This design comes from an exercise in tuning for small area, a short achievable clock period and few clock cycles per item on the open sky130 flow, not from production work.
Only simulation tests tie the RTL to the original design; equivalence was not proved.
Power is estimated from default activity; no workload was simulated.

==> flow/config.mk <==
export PLATFORM = sky130hd
export DESIGN_NAME = k_way_sorted_merge_unit
export DESIGN_NICKNAME = k_way_sorted_merge_unit
export VERILOG_FILES = /design/flow/design.v
export SDC_FILE = /design/flow/constraint.sdc
export NUM_CORES = 4
export LEC_CHECK = 0
export CAP_MARGIN = 20
export CORE_MARGIN = 2
export CORE_UTILIZATION = 40
export SLEW_MARGIN = 20
export SYNTH_MEMORY_MAX_BITS = 8192
==> flow/constraint.sdc <==
create_clock -name core_clock -period 10.0 [get_ports {clock}]
set_input_delay 2.0000 -clock core_clock [delete_from_list [all_inputs] [get_ports {clock}]]
set_output_delay 2.0000 -clock core_clock [all_outputs]
set_load 0.01 [all_outputs]
==> flow/design.v <==
package kwm_pkg;
   typedef enum logic {
      OP_LOAD = 1'b0,
      OP_PULL = 1'b1
   } op_type;
   typedef enum logic {
      CSR_ROW_COUNT  = 1'b0,
      CSR_ROW_LENGTH = 1'b1
   } csr_index_type;
   localparam int VALUE_W      = 32;
   localparam int ROW_SEL_W    = 3;
   localparam int COL_SEL_W    = 4;
   localparam int ROW_COUNT_W  = 4;
   localparam int ROW_LENGTH_W = 5;
   localparam int CSR_DATA_W   = 5;
   localparam int REQ_DATA_W   = 40;
   localparam int RSP_DATA_W   = 40;
   localparam int RSP_PAD_W    = RSP_DATA_W - VALUE_W - ROW_SEL_W;
   localparam logic [ROW_COUNT_W-1:0]  ROW_COUNT_RESET  = 4'd8;
   localparam logic [ROW_LENGTH_W-1:0] ROW_LENGTH_RESET = 5'd16;
endpackage
module kwm_ram #(
   parameter int WIDTH    = 32,
   parameter int MAX_ROWS = 8,
   parameter int MAX_COLS = 16,
   parameter int ROW_W    = $clog2(MAX_ROWS),
   parameter int COL_W    = $clog2(MAX_COLS)
) (
   input  logic                          clock,
   input  logic                          we,
   input  logic [ROW_W-1:0]              wrow,
   input  logic [COL_W-1:0]              wcol,
   input  logic [WIDTH-1:0]              wdata,
   input  logic [MAX_ROWS*COL_W-1:0]     rptr,
   output logic [MAX_ROWS*WIDTH-1:0]     rdata
);
   logic [WIDTH-1:0] mem [MAX_ROWS][MAX_COLS];
   always_ff @(posedge clock) begin
      if (we) begin
         mem[wrow][wcol] <= wdata;
      end
   end
   always_comb begin
      for (int r = 0; r < MAX_ROWS; r++) begin
         rdata[r*WIDTH +: WIDTH] = mem[r][rptr[r*COL_W +: COL_W]];
      end
   end
endmodule
module kwm_min_unit #(
   parameter int MAX_ROWS = 8
) (
   input  logic [MAX_ROWS*kwm_pkg::VALUE_W-1:0] heads,
   input  logic [MAX_ROWS-1:0]                  live,
   output logic [MAX_ROWS-1:0]                  win
);
   localparam int W = kwm_pkg::VALUE_W;
   logic [MAX_ROWS-1:0] le [MAX_ROWS];
   always_comb begin
      for (int i = 0; i < MAX_ROWS; i++) begin
         le[i] = '0;
         for (int j = i + 1; j < MAX_ROWS; j++) begin
            le[i][j] = {!heads[i*W+W-1], heads[i*W +: W-1]} <= {!heads[j*W+W-1], heads[j*W +: W-1]};
         end
      end
      for (int i = 0; i < MAX_ROWS; i++) begin
         win[i] = live[i];
         for (int j = 0; j < MAX_ROWS; j++) begin
            if (j < i) win[i] = win[i] & (!live[j] | !le[j][i]);
            if (j > i) win[i] = win[i] & (!live[j] | le[i][j]);
         end
      end
   end
endmodule
module k_way_sorted_merge_unit #(
   parameter int MAX_ROWS = 8,
   parameter int MAX_COLS = 16
) (
   input  logic                                clock,
   input  logic                                reset,
   input  logic                                req_tvalid,
   output logic                                req_tready,
   input  logic [kwm_pkg::REQ_DATA_W-1:0]      req_tdata,
   input  logic                                req_tuser,
   output logic                                rsp_tvalid,
   input  logic                                rsp_tready,
   output logic [kwm_pkg::RSP_DATA_W-1:0]      rsp_tdata,
   output logic                                rsp_tlast,
   output logic                                rsp_tuser,
   input  logic                                csr_we,
   input  logic [0:0]                          csr_addr,
   input  logic [kwm_pkg::CSR_DATA_W-1:0]      csr_wdata
);
   localparam int W       = kwm_pkg::VALUE_W;
   localparam int ROW_W   = $clog2(MAX_ROWS);
   localparam int ROWC_W  = $clog2(MAX_ROWS + 1);
   localparam int COL_W   = $clog2(MAX_COLS);
   localparam int HEAD_W  = $clog2(MAX_COLS + 1);
   localparam int Q_W     = 2 + ROW_W + W;
   logic [kwm_pkg::ROW_COUNT_W-1:0]  row_count_ff;
   logic [kwm_pkg::ROW_LENGTH_W-1:0] row_length_ff;
   logic [ROWC_W-1:0]                rows_eff;
   logic [HEAD_W-1:0]                len_eff;
   logic                      ready_ff;
   logic                      ir_v_ff, ir_v_in;
   logic                      ir_pull_ff;
   logic [ROW_W-1:0]          ir_row_ff;
   logic [COL_W-1:0]          ir_col_ff;
   logic [W-1:0]              ir_val_ff;
   logic                      do_load;
   logic                      do_pull;
   logic                      do_refresh;
   logic                      stale_ff, stale_in;
   logic [HEAD_W-1:0]         h_ff   [MAX_ROWS];
   logic [COL_W-1:0]          ptr_ff [MAX_ROWS];
   logic [W-1:0]              head_ff [MAX_ROWS];
   logic [MAX_ROWS*COL_W-1:0] rptr;
   logic [MAX_ROWS*W-1:0]     rdata;
   logic [MAX_ROWS*W-1:0]     heads;
   logic [MAX_ROWS-1:0]       live;
   logic [MAX_ROWS-1:0]       lastcand;
   logic [MAX_ROWS-1:0]       win;
   logic                      found;
   logic                      single;
   logic [W-1:0]              new_val;
   logic [ROW_W-1:0]          new_row;
   logic                      new_last;
   logic [Q_W-1:0]            new_ent;
   logic                      push;
   logic                      q0v_ff, q1v_ff, q0v_in, q1v_in;
   logic [Q_W-1:0]            q0_ff, q1_ff;
   logic                      take;
   always_comb begin
      rows_eff = (int'(row_count_ff) > MAX_ROWS) ? ROWC_W'(MAX_ROWS) : ROWC_W'(row_count_ff);
      len_eff  = (int'(row_length_ff) > MAX_COLS) ? HEAD_W'(MAX_COLS)
               : HEAD_W'(row_length_ff);
   end
   always_ff @(posedge clock) begin
      if (reset) begin
         row_count_ff  <= kwm_pkg::ROW_COUNT_RESET;
         row_length_ff <= kwm_pkg::ROW_LENGTH_RESET;
      end else if (csr_we) begin
         if (csr_addr == kwm_pkg::CSR_ROW_COUNT) begin
            row_count_ff <= csr_wdata[kwm_pkg::ROW_COUNT_W-1:0];
         end else begin
            row_length_ff <= csr_wdata;
         end
      end
   end
   assign do_load    = ir_v_ff && (ir_pull_ff == kwm_pkg::OP_LOAD);
   assign do_pull    = ir_v_ff && (ir_pull_ff == kwm_pkg::OP_PULL) && !stale_ff && !q1v_ff;
   assign do_refresh = stale_ff && !do_load;
   assign stale_in   = do_load ? 1'b1 : (do_refresh ? 1'b0 : stale_ff);
   assign ir_v_in = ready_ff ? req_tvalid : ir_v_ff;
   always_ff @(posedge clock) begin
      if (ready_ff) begin
         ir_pull_ff <= req_tuser;
         ir_row_ff  <= req_tdata[2:0];
         ir_col_ff  <= req_tdata[6:3];
         ir_val_ff  <= req_tdata[38:7];
      end
   end
   logic ready_in;
   logic ir_pull_in;
   assign ir_pull_in = ready_ff ? req_tuser : ir_pull_ff;
   assign ready_in   = !ir_v_in || !ir_pull_in || (!stale_in && !q1v_in);
   always_ff @(posedge clock) begin
      if (reset) begin
         ready_ff <= 1'b1;
         ir_v_ff  <= 1'b0;
         stale_ff <= 1'b1;
      end else begin
         ready_ff <= ready_in;
         ir_v_ff  <= ready_ff ? req_tvalid : (ir_v_ff && !(do_load || do_pull));
         stale_ff <= stale_in;
      end
   end
   assign req_tready = ready_ff;
   kwm_ram #(
      .WIDTH    (W),
      .MAX_ROWS (MAX_ROWS),
      .MAX_COLS (MAX_COLS)
   ) u_store (
      .clock (clock),
      .we    (do_load),
      .wrow  (ir_row_ff),
      .wcol  (ir_col_ff),
      .wdata (ir_val_ff),
      .rptr  (rptr),
      .rdata (rdata)
   );
   always_comb begin
      for (int r = 0; r < MAX_ROWS; r++) begin
         rptr[r*COL_W +: COL_W] = ptr_ff[r];
         heads[r*W +: W]        = head_ff[r];
         live[r]     = (r < int'(rows_eff)) && (h_ff[r] < len_eff);
         lastcand[r] = (h_ff[r] + HEAD_W'(1)) == len_eff;
      end
   end
   kwm_min_unit #(
      .MAX_ROWS (MAX_ROWS)
   ) u_min_unit (
      .heads (heads),
      .live  (live),
      .win   (win)
   );
   assign found = |live;
   always_comb begin
      logic seen;
      seen   = 1'b0;
      single = 1'b0;
      for (int r = 0; r < MAX_ROWS; r++) begin
         single = live[r] ? !seen : single;
         seen   = seen | live[r];
      end
   end
   always_comb begin
      new_val  = '0;
      new_row  = '0;
      new_last = 1'b0;
      for (int r = 0; r < MAX_ROWS; r++) begin
         new_val  = new_val | (head_ff[r] & {W{win[r]}});
         new_row  = new_row | (ROW_W'(r) & {ROW_W{win[r]}});
         new_last = new_last | (win[r] & lastcand[r]);
      end
      new_last = new_last && single;
      new_ent  = {!found, new_last, new_row, new_val};
   end
   always_ff @(posedge clock) begin
      for (int r = 0; r < MAX_ROWS; r++) begin
         if (reset || do_load) begin
            h_ff[r]   <= '0;
            ptr_ff[r] <= '0;
         end else if (do_refresh) begin
            ptr_ff[r] <= COL_W'(1);
         end else if (do_pull && win[r]) begin
            h_ff[r]   <= h_ff[r] + HEAD_W'(1);
            ptr_ff[r] <= ptr_ff[r] + COL_W'(1);
         end
      end
   end
   always_ff @(posedge clock) begin
      for (int r = 0; r < MAX_ROWS; r++) begin
         if (do_refresh || (do_pull && win[r])) begin
            head_ff[r] <= rdata[r*W +: W];
         end
      end
   end
   assign push   = do_pull;
   assign take   = q0v_ff && rsp_tready;
   assign q0v_in = (!q0v_ff || rsp_tready) ? (q1v_ff || push) : 1'b1;
   assign q1v_in = !rsp_tready && (q1v_ff || (push && q0v_ff));
   always_ff @(posedge clock) begin
      if (reset) begin
         q0v_ff <= 1'b0;
         q1v_ff <= 1'b0;
      end else begin
         q0v_ff <= q0v_in;
         q1v_ff <= q1v_in;
      end
   end
   always_ff @(posedge clock) begin
      if (!q0v_ff || rsp_tready) begin
         q0_ff <= q1v_ff ? q1_ff : new_ent;
      end
      if (push && q0v_ff && !rsp_tready) begin
         q1_ff <= new_ent;
      end
   end
   assign rsp_tvalid = q0v_ff;
   assign rsp_tdata  = {{kwm_pkg::RSP_PAD_W{1'b0}}, q0_ff[ROW_W+W-1:0]};
   assign rsp_tlast  = q0_ff[ROW_W+W];
   assign rsp_tuser  = q0_ff[ROW_W+W+1];
endmodule
==> flow/run.sh <==
#!/bin/bash
# synth_recipe.tcl (not shown) runs the flow's synth.tcl, then flattens the netlist and writes it again
# the make line also repeats each setting of config.mk as NAME=value (left out here)
make -C /OpenROAD-flow-scripts/flow DESIGN_CONFIG=/design/flow/config.mk WORK_HOME=/design/flow/orfs CLKGATE_MAP_FILE= SYNTH_SCRIPT=/design/flow/synth_recipe.tcl finish
==> results of run 1 <==
-- routing by layer --
| layer | routed length, um | vias to the layer above | part of all wire [%] | GRT usage (%) |
|---|---|---|---|---|
| met1 | 262000 | 56300 | 42 | 36.3 |
| met2 | 286000 | 5215 | 46 | 38.8 |
| met4 | 24000 | 8 | 3.8 | 8.51 |
| met3 | 51100 | 888 | 8.2 | 3.70 |
| li1 | - | 42100 | - | - |
| met5 | 57 | - | 0.0091 | 0 |
-- cell type report --
cell class	instances	area, sq um	area share, %
Multi-Input combinational cell	4551	55600	25.4
Sequential cell	4552	136000	62.1
Tap cell	6400	8010	3.66
Timing Repair Buffer	429	3520	1.61
Clock inverter	301	3110	1.42
Inverter	264	991	0.453
Antenna cell	20	50.0	0.0229
Clock buffer	536	11700	5.34
-- cells in the mapped netlist (11+ instances only) --
library cell / count
a2111o_1: 11
a2111oi_0: 20
a211o_1: 72
a211oi_1: 30
a21o_1: 48
a21oi_1: 422
a221oi_1: 13
a222oi_1: 32
a22o_1: 34
a22oi_1: 15
a31oi_1: 21
and2_1: 14
and3_1: 20
buf_1: 106
buf_2: 24
clkbuf_1: 246
dfxtp_1: 87
edfxtp_1: 4465
ha_1: 953
inv_1: 264
mux2i_1: 19
mux4_2: 1280
nand2_1: 266
nand2b_1: 19
nand3_1: 117
nand4_1: 214
nor2_1: 262
nor2b_1: 51
nor3_1: 46
nor4_1: 59
o211ai_1: 66
o21a_1: 19
o21ai_0: 150
o22a_1: 33
or3_1: 13
xnor2_1: 47
xor2_1: 36
-- stage by stage --
stage / total power, W / utilization [%] / instances / cell area, sq um
after floorplan: 0.0236 / - / 9750 / 193000
after global placement: 0.0250 / 42.5 / 16200 / 204000
final: 0.0417 / 45.7 / 17100 / 219000
after CTS: 0.0419 / 45.6 / 17000 / 219000
after global routing: 0.0429 / 45.7 / 17000 / 219000
after detailed placement: 0.0251 / 42.6 / 16200 / 204000
-- state kept, by name (all words and copies together), names as in the netlist, 3 cells and up --
signal / cells
ptr_ff: 32
ir_val_ff: 32
row_length_ff: 5
row_count_ff: 4
q1_ff: 37
ir_row_ff: 3
ir_col_ff: 4
u_store.mem: 4096
h_ff: 40
head_ff: 256
q0_ff: 37
-- cells by family (layout without fill, tap and decap cells) --
family / count (synthesis) / count (layout) / share of synthesized area [%]
flops: 4552 / 4552 / 70.5
compound gates: 1059 / 1059 / 3.60
xor+xnor: 83 / 83 / 0.377
fa+ha+maj: 953 / 953 / 6.19
buf+inv: 647 / 1530 / 1.29
other cells: 1 / 25 / 0.00195
simple gates: 1144 / 1144 / 2.99
mux: 1307 / 1307 / 15.1
-- worst max-delay path, stage by stage (launching register included) --
cell	delay, ns
edfxtp_1	0.81
inv_1	0.49
ha_1	0.42
nand4_1	0.14
nor4_1	0.57
nand4_1	0.31
a311oi_1	0.45
nor3_1	0.08
a2111oi_0	0.81
and4bb_2	0.69
buf_4	0.57
nand2_1	0.32
o211ai_1	0.34
o22a_1	0.24
-- worst paths after layout --
path / start / end / slack [ns] / cells past startpoint
max: head_ff[5][28] / q0_ff[5] / 3.57 / 13
min: row_length_ff[3] / row_length_ff[3] / 0.47 / 2
max reg2reg: head_ff[5][28] / q0_ff[5] / 3.57 / 13
min reg2reg: row_length_ff[3] / row_length_ff[3] / 0.47 / 2
-- power breakdown --
group          total [W]  switching (W)  internal [W]
combinational    0.00320        0.00202       0.00118
sequential        0.0216       0.000415        0.0212
clock             0.0169        0.00737       0.00955
total             0.0417        0.00980        0.0319
==> flow_summary.toml, run 1 <==
[clocking]
cts_hold_buf = 0
root_buffer = "clkbuf_16"
cts_tree = "yes"
cts.path.max_buffers = 4
cts_setup_buffers = 0
clk_latency_ns = 1.03
cts_buffers = 450
cts_sinks = 4552
clk_pin_slew_ns = 0.06
cts_resized = 0
cts-htree-levels = 5

[routing]
drt_iter0_drc = 14500
drc = 0
viasPerCell = 6.13
ant_nets = 0
num_vias = 104000
wl_per_cell_um = 36.5
drt_wl_total_um = 623000
drt_first_pass_iters = 9

[timing]
finalHoldViolations = 0
clock_skew_ns = 0.0923
fmax_mhz = 155
final-setup-viol-count = 0
whs_ns = 0.466
min_period_ns = 6.43
drv_slew = 0
timing.final.ws_setup_ns = 3.57
period_share_pct = 64.3
slew_headroom_pct = 20.3
fin_setup_tns_ns = 0
tightest_slew_ns = 1.20
rsz0062_at_grt = "no"

[yosys]
mappedNetlistArea_sq_mm = 0.193
synthCells = 9746
ys.flop_type = "edfxtp_1"
ys_top_cells_by_area = "edfxtp_1 70%, mux4_2 15%, ha_1 6.2%"
yosysWarnings = 7
synth_top_area_share_pct = 69.6
postSynth.asyncResetShare_pct = 0
postSynthAreaPerCell_sq_um = 19.8
synth_largest_area_cell = "edfxtp_1"
synth_seq_area_share_pct = 70.5
synth_edf_count = 4465
synth_cell_types = 88
synth_seq_cells = 4552

[power_and_ir_drop]
ir_worst_vdd_mv = 0.165
pwr_density_cell_mw_per_mm2 = 191
leakagePower_nw = 70.5

[hold_path]
hold_class = "register to register"

[job]
max-cap-violations = 0

[critical_path]
crit_path_end_kind = "register"
arrival_ns = 7.29
cp-start-kind = "register"
criticalPathCategory = "register to register"
critPathRequiredTime_ns = 10.85
crit_fanout = 32

[die]
start_util_pct = 40.2
rows = 254
ios = 96
core_area_sq_mm = 0.479
chipHeight_um = 698
fp.dieW_um = 698
dieArea_sq_mm = 0.487

[cells_and_area]
final_net_count = 11300
nFillCells = 40200
final_cell_mix = "4465 x edfxtp_1, 1280 x mux4_2, 953 x ha_1"
layout-drive-gt1-share_pct = 23.6
final_common_cell = "edfxtp_1"
area_growth_pct = 13.5

[global_route]
antenna_found_initial = 69
grt.total_usage_pct = 25.0
gr-total-overflow = 0
grt_max_degree = 109
grt_pass1_wl_um = 843000
first_global_vias = 102000

[placement]
hpwl_um = 384000
io_buffers = 89
pre_cts_ws_ns = 3.86
place_congestion = 0.986

[status]
status = "finished clean"
Testbench counts, summed over its fixed seeds: cycles 6,208, items 3,096.
==> inputs of run 2 (changes only) <==
--- a/flow/design.v
+++ b/flow/design.v
@@ -32,5 +32,5 @@
    input  logic [COL_W-1:0]              wcol,
    input  logic [WIDTH-1:0]              wdata,
-   input  logic [MAX_ROWS*COL_W-1:0]     rptr,
+   input  logic [MAX_ROWS*MAX_COLS-1:0]  rptr,
    output logic [MAX_ROWS*WIDTH-1:0]     rdata
 );
@@ -43,5 +43,8 @@
    always_comb begin
       for (int r = 0; r < MAX_ROWS; r++) begin
-         rdata[r*WIDTH +: WIDTH] = mem[r][rptr[r*COL_W +: COL_W]];
+         rdata[r*WIDTH +: WIDTH] = '0;
+         for (int c = 0; c < MAX_COLS; c++) begin
+            rdata[r*WIDTH +: WIDTH] = rdata[r*WIDTH +: WIDTH] | (mem[r][c] & {WIDTH{rptr[r*MAX_COLS + c]}});
+         end
       end
    end
@@ -55,4 +58,20 @@
 );
    localparam int W = kwm_pkg::VALUE_W;
+   function automatic logic gt_signed(input logic [W-1:0] a, input logic [W-1:0] b);
+      logic [W-1:0] g, l;
+      for (int k = 0; k < W; k++) begin
+         g[k] = a[k] & !b[k];
+         l[k] = !a[k] & b[k];
+      end
+      g[W-1] = !a[W-1] & b[W-1];
+      l[W-1] = a[W-1] & !b[W-1];
+      for (int s = 1; s < W; s = s * 2) begin
+         for (int k = 0; k + s < W; k = k + 2 * s) begin
+            g[k] = g[k + s] | (!l[k + s] & g[k]);
+            l[k] = l[k + s] | (!g[k + s] & l[k]);
+         end
+      end
+      gt_signed = g[0];
+   endfunction
    logic [MAX_ROWS-1:0] le [MAX_ROWS];
    always_comb begin
@@ -60,5 +79,5 @@
          le[i] = '0;
          for (int j = i + 1; j < MAX_ROWS; j++) begin
-            le[i][j] = {!heads[i*W+W-1], heads[i*W +: W-1]} <= {!heads[j*W+W-1], heads[j*W +: W-1]};
+            le[i][j] = !gt_signed(heads[i*W +: W], heads[j*W +: W]);
          end
       end
@@ -112,7 +131,7 @@
    logic                      stale_ff, stale_in;
    logic [HEAD_W-1:0]         h_ff   [MAX_ROWS];
-   logic [COL_W-1:0]          ptr_ff [MAX_ROWS];
+   logic [MAX_COLS-1:0]       ptr_ff [MAX_ROWS];
    logic [W-1:0]              head_ff [MAX_ROWS];
-   logic [MAX_ROWS*COL_W-1:0] rptr;
+   logic [MAX_ROWS*MAX_COLS-1:0] rptr;
    logic [MAX_ROWS*W-1:0]     rdata;
    logic [MAX_ROWS*W-1:0]     heads;
@@ -191,5 +210,5 @@
    always_comb begin
       for (int r = 0; r < MAX_ROWS; r++) begin
-         rptr[r*COL_W +: COL_W] = ptr_ff[r];
+         rptr[r*MAX_COLS +: MAX_COLS] = ptr_ff[r];
          heads[r*W +: W]        = head_ff[r];
          live[r]     = (r < int'(rows_eff)) && (h_ff[r] < len_eff);
@@ -230,10 +249,10 @@
          if (reset || do_load) begin
             h_ff[r]   <= '0;
-            ptr_ff[r] <= '0;
+            ptr_ff[r] <= MAX_COLS'(1);
          end else if (do_refresh) begin
-            ptr_ff[r] <= COL_W'(1);
+            ptr_ff[r] <= MAX_COLS'(2);
          end else if (do_pull && win[r]) begin
             h_ff[r]   <= h_ff[r] + HEAD_W'(1);
-            ptr_ff[r] <= ptr_ff[r] + COL_W'(1);
+            ptr_ff[r] <= {ptr_ff[r][MAX_COLS-2:0], ptr_ff[r][MAX_COLS-1]};
          end
       end
--- a/flow/config.mk
+++ b/flow/config.mk
@@ -9,4 +9,5 @@
 export CORE_MARGIN = 2
 export CORE_UTILIZATION = 40
+export SETUP_SLACK_MARGIN = 5
 export SLEW_MARGIN = 20
 export SYNTH_MEMORY_MAX_BITS = 8192
==> run 2 against run 1 <==
Effect of this change: core utilization increased by 0.29 points; critical path type unchanged; sequential share of layout area increased by 2.5 points; clock skew increased by 0.038 ns; combinational power increased by 15%; critical endpoint is now head_ff[5][17]; area after synthesis decreased by 3.2%.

_Work instruction_.
Output, from the data above, the lines from the line with "ir_worst_vdd_mv = 0.165" to the line with "pre_cts_ws_ns = 3.86" exactly as they stand, both ends included and nothing else.

_Your solution_.
ir_worst_vdd_mv = 0.165
pwr_density_cell_mw_per_mm2 = 191
leakagePower_nw = 70.5

[hold_path]
hold_class = "register to register"

[job]
max-cap-violations = 0

[critical_path]
crit_path_end_kind = "register"
arrival_ns = 7.29
cp-start-kind = "register"
criticalPathCategory = "register to register"
critPathRequiredTime_ns = 10.85
crit_fanout = 32

[die]
start_util_pct = 40.2
rows = 254
ios = 96
core_area_sq_mm = 0.479
chipHeight_um = 698
fp.dieW_um = 698
dieArea_sq_mm = 0.487

[cells_and_area]
final_net_count = 11300
nFillCells = 40200
final_cell_mix = "4465 x edfxtp_1, 1280 x mux4_2, 953 x ha_1"
layout-drive-gt1-share_pct = 23.6
final_common_cell = "edfxtp_1"
area_growth_pct = 13.5

[global_route]
antenna_found_initial = 69
grt.total_usage_pct = 25.0
gr-total-overflow = 0
grt_max_degree = 109
grt_pass1_wl_um = 843000
first_global_vias = 102000

[placement]
hpwl_um = 384000
io_buffers = 89
pre_cts_ws_ns = 3.86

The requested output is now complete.